• SUPPLIED DATA:

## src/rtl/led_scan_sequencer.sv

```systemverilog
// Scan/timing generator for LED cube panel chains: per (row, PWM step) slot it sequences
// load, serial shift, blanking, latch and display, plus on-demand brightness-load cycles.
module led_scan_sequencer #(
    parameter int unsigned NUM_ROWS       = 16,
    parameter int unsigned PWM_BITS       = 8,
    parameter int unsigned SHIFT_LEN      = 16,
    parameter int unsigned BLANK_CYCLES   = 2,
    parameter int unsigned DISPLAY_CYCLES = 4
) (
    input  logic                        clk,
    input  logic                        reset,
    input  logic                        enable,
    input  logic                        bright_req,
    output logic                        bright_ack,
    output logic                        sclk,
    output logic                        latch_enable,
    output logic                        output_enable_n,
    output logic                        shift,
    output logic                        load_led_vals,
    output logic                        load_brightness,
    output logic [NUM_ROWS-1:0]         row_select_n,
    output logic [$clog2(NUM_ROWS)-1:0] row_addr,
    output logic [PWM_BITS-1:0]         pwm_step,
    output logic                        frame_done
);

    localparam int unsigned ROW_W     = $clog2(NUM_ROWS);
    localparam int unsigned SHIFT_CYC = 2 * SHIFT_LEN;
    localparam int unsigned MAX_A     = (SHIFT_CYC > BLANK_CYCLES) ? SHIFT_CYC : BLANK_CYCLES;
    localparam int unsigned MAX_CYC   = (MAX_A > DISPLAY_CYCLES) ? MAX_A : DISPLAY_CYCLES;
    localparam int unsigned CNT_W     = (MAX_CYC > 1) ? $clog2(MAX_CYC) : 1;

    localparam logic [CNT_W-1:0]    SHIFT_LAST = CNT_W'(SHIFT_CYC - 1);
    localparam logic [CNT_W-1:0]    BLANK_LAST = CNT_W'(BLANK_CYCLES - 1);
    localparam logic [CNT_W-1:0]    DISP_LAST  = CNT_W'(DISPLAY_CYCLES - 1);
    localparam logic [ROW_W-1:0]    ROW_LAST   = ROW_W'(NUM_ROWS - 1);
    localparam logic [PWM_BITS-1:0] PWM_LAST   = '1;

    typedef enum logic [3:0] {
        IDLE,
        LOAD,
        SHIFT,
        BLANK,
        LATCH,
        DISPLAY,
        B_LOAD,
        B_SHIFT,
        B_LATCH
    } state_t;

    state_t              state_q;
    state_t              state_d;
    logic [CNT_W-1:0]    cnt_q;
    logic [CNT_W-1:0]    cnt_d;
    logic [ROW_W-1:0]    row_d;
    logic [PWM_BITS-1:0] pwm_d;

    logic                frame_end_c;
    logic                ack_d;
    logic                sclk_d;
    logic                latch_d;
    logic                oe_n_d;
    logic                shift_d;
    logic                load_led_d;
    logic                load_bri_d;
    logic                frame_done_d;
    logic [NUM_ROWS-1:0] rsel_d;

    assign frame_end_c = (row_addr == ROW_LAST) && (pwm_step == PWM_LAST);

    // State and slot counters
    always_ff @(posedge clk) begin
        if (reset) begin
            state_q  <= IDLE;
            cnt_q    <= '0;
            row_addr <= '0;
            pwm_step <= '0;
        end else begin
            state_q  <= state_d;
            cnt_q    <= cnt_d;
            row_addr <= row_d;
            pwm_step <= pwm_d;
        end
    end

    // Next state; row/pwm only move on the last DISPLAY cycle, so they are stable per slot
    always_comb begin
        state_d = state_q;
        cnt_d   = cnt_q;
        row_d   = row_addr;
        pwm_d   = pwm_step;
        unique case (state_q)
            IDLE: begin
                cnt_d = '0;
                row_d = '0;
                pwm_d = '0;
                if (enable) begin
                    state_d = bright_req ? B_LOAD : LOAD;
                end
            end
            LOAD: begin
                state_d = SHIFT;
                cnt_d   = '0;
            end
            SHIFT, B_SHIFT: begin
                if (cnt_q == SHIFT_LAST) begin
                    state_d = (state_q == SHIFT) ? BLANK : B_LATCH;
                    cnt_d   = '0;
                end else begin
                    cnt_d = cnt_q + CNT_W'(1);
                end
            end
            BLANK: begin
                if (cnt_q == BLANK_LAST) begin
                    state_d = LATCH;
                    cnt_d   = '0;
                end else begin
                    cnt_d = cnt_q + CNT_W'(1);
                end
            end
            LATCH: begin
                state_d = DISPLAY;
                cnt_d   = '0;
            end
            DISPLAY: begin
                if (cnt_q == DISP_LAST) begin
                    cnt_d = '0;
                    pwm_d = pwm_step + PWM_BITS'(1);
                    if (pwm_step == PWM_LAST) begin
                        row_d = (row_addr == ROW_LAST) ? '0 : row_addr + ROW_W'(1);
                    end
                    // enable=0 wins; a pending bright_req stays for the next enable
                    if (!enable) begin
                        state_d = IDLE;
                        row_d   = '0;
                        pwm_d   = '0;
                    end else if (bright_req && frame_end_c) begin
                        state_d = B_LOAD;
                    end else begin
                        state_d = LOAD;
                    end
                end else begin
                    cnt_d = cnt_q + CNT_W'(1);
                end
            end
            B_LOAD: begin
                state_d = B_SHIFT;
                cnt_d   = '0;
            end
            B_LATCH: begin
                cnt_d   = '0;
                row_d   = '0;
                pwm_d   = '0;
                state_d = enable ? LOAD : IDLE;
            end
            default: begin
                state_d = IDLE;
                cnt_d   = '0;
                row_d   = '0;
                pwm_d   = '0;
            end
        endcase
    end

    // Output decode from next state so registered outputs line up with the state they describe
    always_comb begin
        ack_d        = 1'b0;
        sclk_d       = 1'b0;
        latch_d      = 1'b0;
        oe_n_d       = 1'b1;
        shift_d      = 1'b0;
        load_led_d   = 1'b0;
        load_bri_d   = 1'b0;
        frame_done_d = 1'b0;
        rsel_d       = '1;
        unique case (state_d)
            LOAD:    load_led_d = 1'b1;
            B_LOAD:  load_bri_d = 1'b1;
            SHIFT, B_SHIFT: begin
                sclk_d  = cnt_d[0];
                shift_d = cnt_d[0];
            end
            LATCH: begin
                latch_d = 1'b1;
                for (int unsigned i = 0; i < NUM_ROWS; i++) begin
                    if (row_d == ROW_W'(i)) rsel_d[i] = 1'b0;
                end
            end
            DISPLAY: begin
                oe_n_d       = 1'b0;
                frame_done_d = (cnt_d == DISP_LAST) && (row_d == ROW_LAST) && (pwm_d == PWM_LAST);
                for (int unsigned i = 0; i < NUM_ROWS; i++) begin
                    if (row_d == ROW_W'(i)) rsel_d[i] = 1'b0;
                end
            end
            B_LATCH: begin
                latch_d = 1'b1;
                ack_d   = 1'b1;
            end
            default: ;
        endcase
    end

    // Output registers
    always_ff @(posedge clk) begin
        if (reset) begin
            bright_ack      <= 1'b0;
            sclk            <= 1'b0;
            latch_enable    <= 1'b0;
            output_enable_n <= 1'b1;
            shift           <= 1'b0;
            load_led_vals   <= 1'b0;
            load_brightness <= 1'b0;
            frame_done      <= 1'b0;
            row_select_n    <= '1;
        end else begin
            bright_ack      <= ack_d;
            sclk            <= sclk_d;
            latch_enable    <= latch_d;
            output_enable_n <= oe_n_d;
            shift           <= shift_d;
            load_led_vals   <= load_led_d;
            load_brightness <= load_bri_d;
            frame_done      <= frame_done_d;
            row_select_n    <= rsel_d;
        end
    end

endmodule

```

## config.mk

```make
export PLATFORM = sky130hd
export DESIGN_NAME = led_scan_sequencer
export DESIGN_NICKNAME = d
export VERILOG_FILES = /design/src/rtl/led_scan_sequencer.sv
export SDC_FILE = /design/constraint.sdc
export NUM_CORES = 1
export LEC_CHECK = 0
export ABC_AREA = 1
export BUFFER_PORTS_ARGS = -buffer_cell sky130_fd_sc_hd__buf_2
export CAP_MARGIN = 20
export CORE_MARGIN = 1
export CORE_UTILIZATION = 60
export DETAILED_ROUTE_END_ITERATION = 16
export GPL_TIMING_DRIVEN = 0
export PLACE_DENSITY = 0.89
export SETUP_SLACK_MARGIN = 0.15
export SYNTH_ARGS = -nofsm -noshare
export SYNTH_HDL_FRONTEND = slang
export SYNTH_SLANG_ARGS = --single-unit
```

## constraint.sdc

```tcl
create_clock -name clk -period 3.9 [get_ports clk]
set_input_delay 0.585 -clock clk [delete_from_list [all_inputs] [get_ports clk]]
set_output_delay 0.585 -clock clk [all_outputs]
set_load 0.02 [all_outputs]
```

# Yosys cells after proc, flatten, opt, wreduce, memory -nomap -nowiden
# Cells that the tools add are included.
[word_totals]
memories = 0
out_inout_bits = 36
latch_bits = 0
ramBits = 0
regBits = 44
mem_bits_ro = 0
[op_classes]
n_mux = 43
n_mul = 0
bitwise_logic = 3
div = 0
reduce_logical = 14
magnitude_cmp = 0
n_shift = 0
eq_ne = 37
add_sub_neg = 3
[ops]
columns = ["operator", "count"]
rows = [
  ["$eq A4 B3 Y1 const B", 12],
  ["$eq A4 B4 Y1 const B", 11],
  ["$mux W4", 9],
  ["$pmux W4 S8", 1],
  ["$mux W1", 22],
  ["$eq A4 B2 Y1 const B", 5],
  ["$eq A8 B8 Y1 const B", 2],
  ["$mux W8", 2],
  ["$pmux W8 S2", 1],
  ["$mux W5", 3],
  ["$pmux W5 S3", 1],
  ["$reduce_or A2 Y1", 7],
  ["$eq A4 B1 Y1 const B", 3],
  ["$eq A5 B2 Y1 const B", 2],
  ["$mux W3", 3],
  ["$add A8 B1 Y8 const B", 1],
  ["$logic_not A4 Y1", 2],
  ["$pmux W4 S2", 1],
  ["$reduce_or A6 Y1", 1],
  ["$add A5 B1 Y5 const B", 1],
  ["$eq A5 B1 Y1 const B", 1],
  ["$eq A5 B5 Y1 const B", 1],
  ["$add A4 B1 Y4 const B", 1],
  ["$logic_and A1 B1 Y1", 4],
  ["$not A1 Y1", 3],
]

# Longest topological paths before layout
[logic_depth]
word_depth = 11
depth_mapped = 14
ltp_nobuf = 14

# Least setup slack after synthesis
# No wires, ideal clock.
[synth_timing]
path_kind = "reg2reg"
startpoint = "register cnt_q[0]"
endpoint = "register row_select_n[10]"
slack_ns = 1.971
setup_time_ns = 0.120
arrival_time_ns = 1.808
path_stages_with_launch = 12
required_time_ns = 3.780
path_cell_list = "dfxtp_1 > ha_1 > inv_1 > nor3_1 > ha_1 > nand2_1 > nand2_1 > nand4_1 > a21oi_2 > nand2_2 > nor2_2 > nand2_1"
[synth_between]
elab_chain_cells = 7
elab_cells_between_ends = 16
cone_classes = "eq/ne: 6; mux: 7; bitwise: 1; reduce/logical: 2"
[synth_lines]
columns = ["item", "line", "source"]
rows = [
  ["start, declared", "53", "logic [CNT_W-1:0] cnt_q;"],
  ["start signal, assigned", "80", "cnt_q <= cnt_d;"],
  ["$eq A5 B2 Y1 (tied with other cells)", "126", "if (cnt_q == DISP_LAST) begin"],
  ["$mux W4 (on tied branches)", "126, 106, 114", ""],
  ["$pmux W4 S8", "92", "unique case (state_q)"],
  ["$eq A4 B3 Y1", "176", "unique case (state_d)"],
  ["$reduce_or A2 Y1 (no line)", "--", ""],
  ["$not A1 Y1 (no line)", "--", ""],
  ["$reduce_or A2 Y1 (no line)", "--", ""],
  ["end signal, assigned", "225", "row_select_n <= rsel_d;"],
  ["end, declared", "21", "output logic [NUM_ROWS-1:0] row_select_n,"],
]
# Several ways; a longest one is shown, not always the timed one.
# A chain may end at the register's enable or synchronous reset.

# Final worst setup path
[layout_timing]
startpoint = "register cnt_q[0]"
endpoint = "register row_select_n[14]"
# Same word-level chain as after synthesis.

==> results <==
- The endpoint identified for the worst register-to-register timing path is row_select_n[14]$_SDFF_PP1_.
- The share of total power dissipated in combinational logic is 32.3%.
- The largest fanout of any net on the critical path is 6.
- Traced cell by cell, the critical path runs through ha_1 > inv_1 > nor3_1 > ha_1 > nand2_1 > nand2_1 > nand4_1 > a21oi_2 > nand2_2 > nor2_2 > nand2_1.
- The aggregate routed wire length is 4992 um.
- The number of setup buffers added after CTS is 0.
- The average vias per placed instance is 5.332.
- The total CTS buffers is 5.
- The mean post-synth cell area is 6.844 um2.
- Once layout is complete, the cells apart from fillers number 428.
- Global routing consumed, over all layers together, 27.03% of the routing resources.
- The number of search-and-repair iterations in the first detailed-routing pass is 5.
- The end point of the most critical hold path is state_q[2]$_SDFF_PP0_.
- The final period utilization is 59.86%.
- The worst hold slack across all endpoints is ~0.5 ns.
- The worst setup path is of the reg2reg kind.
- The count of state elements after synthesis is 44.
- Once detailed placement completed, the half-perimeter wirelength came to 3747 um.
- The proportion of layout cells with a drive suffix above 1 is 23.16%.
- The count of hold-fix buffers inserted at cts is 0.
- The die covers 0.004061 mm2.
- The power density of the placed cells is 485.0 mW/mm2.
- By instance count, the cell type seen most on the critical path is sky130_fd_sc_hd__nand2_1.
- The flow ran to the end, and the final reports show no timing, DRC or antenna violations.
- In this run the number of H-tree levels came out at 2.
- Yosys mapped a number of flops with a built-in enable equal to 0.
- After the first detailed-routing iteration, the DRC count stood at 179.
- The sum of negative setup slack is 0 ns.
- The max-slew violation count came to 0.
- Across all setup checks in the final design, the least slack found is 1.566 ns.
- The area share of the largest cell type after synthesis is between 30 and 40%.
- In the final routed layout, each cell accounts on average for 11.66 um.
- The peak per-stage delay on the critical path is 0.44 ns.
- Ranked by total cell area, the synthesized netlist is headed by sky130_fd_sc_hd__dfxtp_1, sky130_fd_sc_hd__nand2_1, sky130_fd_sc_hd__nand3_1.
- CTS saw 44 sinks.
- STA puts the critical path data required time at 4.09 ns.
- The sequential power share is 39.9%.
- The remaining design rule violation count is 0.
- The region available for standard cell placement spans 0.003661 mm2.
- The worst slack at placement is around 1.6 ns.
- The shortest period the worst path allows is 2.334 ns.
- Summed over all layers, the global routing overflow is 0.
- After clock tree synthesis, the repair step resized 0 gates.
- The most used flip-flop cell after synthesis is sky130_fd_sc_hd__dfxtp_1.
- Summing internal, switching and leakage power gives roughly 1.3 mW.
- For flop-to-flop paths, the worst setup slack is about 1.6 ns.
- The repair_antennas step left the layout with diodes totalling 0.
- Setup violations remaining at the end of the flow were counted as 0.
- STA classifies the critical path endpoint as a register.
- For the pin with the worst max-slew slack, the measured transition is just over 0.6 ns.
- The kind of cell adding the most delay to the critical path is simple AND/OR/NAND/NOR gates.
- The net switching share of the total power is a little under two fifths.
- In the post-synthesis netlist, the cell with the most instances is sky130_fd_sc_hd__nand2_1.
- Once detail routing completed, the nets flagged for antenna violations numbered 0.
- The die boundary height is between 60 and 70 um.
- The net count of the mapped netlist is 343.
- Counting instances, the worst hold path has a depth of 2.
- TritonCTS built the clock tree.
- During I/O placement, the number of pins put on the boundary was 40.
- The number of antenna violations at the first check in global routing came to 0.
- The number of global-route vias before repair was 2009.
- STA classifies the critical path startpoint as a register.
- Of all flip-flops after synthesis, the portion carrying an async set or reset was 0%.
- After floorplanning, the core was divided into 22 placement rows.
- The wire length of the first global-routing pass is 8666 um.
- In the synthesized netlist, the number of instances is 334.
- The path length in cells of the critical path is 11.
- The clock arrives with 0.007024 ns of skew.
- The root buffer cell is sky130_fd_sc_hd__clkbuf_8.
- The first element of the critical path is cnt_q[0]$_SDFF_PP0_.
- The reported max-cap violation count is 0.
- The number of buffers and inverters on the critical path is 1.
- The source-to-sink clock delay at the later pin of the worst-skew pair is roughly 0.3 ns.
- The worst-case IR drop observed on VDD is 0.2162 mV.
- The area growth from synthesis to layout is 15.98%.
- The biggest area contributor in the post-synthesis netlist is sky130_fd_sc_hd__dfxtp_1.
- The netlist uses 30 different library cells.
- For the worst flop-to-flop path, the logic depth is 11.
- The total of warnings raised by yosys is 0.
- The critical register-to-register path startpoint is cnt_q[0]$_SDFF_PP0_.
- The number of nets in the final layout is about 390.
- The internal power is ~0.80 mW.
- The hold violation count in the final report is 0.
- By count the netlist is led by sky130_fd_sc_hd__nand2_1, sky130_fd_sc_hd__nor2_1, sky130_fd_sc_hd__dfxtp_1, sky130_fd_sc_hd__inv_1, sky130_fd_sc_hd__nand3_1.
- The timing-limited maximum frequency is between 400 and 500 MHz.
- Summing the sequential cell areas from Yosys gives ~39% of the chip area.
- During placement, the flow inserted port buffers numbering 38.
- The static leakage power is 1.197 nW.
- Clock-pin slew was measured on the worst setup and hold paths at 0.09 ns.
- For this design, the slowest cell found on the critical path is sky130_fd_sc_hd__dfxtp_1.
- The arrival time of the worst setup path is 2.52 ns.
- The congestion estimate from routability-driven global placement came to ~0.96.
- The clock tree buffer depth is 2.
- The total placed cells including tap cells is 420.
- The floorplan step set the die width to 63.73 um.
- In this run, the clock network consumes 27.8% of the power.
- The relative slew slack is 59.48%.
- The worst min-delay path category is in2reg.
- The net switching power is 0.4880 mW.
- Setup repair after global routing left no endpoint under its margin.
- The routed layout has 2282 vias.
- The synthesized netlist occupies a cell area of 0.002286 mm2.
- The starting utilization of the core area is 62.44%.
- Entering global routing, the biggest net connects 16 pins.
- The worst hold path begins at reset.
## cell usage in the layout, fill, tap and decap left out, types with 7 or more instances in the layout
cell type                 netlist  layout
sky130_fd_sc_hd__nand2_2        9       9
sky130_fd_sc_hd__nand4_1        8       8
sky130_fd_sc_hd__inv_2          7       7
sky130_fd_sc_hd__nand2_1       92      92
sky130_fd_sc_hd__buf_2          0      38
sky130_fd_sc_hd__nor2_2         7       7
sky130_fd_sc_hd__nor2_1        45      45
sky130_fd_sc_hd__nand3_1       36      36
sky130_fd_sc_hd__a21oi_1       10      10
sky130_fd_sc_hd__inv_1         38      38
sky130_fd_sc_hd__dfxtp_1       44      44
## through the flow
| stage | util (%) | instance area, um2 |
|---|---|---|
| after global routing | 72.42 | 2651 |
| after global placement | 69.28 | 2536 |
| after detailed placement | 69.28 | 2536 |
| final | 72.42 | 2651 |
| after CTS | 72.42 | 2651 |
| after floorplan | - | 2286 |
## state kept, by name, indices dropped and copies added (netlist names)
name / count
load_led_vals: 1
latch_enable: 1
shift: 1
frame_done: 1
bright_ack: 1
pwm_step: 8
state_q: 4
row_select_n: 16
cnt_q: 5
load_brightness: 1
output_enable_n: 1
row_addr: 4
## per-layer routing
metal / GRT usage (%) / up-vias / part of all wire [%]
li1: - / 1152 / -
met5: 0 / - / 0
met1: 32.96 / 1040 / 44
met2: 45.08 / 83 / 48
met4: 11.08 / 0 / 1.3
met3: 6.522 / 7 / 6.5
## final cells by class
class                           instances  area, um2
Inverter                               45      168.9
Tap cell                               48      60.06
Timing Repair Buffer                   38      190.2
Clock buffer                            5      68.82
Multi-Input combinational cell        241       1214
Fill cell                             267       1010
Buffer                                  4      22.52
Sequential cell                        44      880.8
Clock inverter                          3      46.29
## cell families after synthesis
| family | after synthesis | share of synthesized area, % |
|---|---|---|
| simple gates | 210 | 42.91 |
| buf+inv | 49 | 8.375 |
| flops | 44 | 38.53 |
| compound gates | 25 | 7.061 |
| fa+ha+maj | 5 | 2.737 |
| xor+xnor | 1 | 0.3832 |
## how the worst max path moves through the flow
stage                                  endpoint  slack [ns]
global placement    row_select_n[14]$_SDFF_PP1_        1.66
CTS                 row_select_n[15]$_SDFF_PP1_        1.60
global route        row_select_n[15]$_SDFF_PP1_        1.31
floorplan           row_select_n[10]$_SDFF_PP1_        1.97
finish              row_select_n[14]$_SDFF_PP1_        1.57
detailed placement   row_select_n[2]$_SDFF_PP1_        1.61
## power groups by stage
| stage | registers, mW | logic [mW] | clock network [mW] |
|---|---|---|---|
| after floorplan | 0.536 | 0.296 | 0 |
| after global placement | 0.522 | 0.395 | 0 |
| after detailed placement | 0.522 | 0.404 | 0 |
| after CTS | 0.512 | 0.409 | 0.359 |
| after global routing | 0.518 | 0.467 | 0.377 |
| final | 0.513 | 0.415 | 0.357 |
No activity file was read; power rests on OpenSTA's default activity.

• TRY IT:
Each line above that contains "average" must be copied out.

• WRITTEN RESPONSE:
- The average vias per placed instance is 5.332.
- In the final routed layout, each cell accounts on average for 11.66 um.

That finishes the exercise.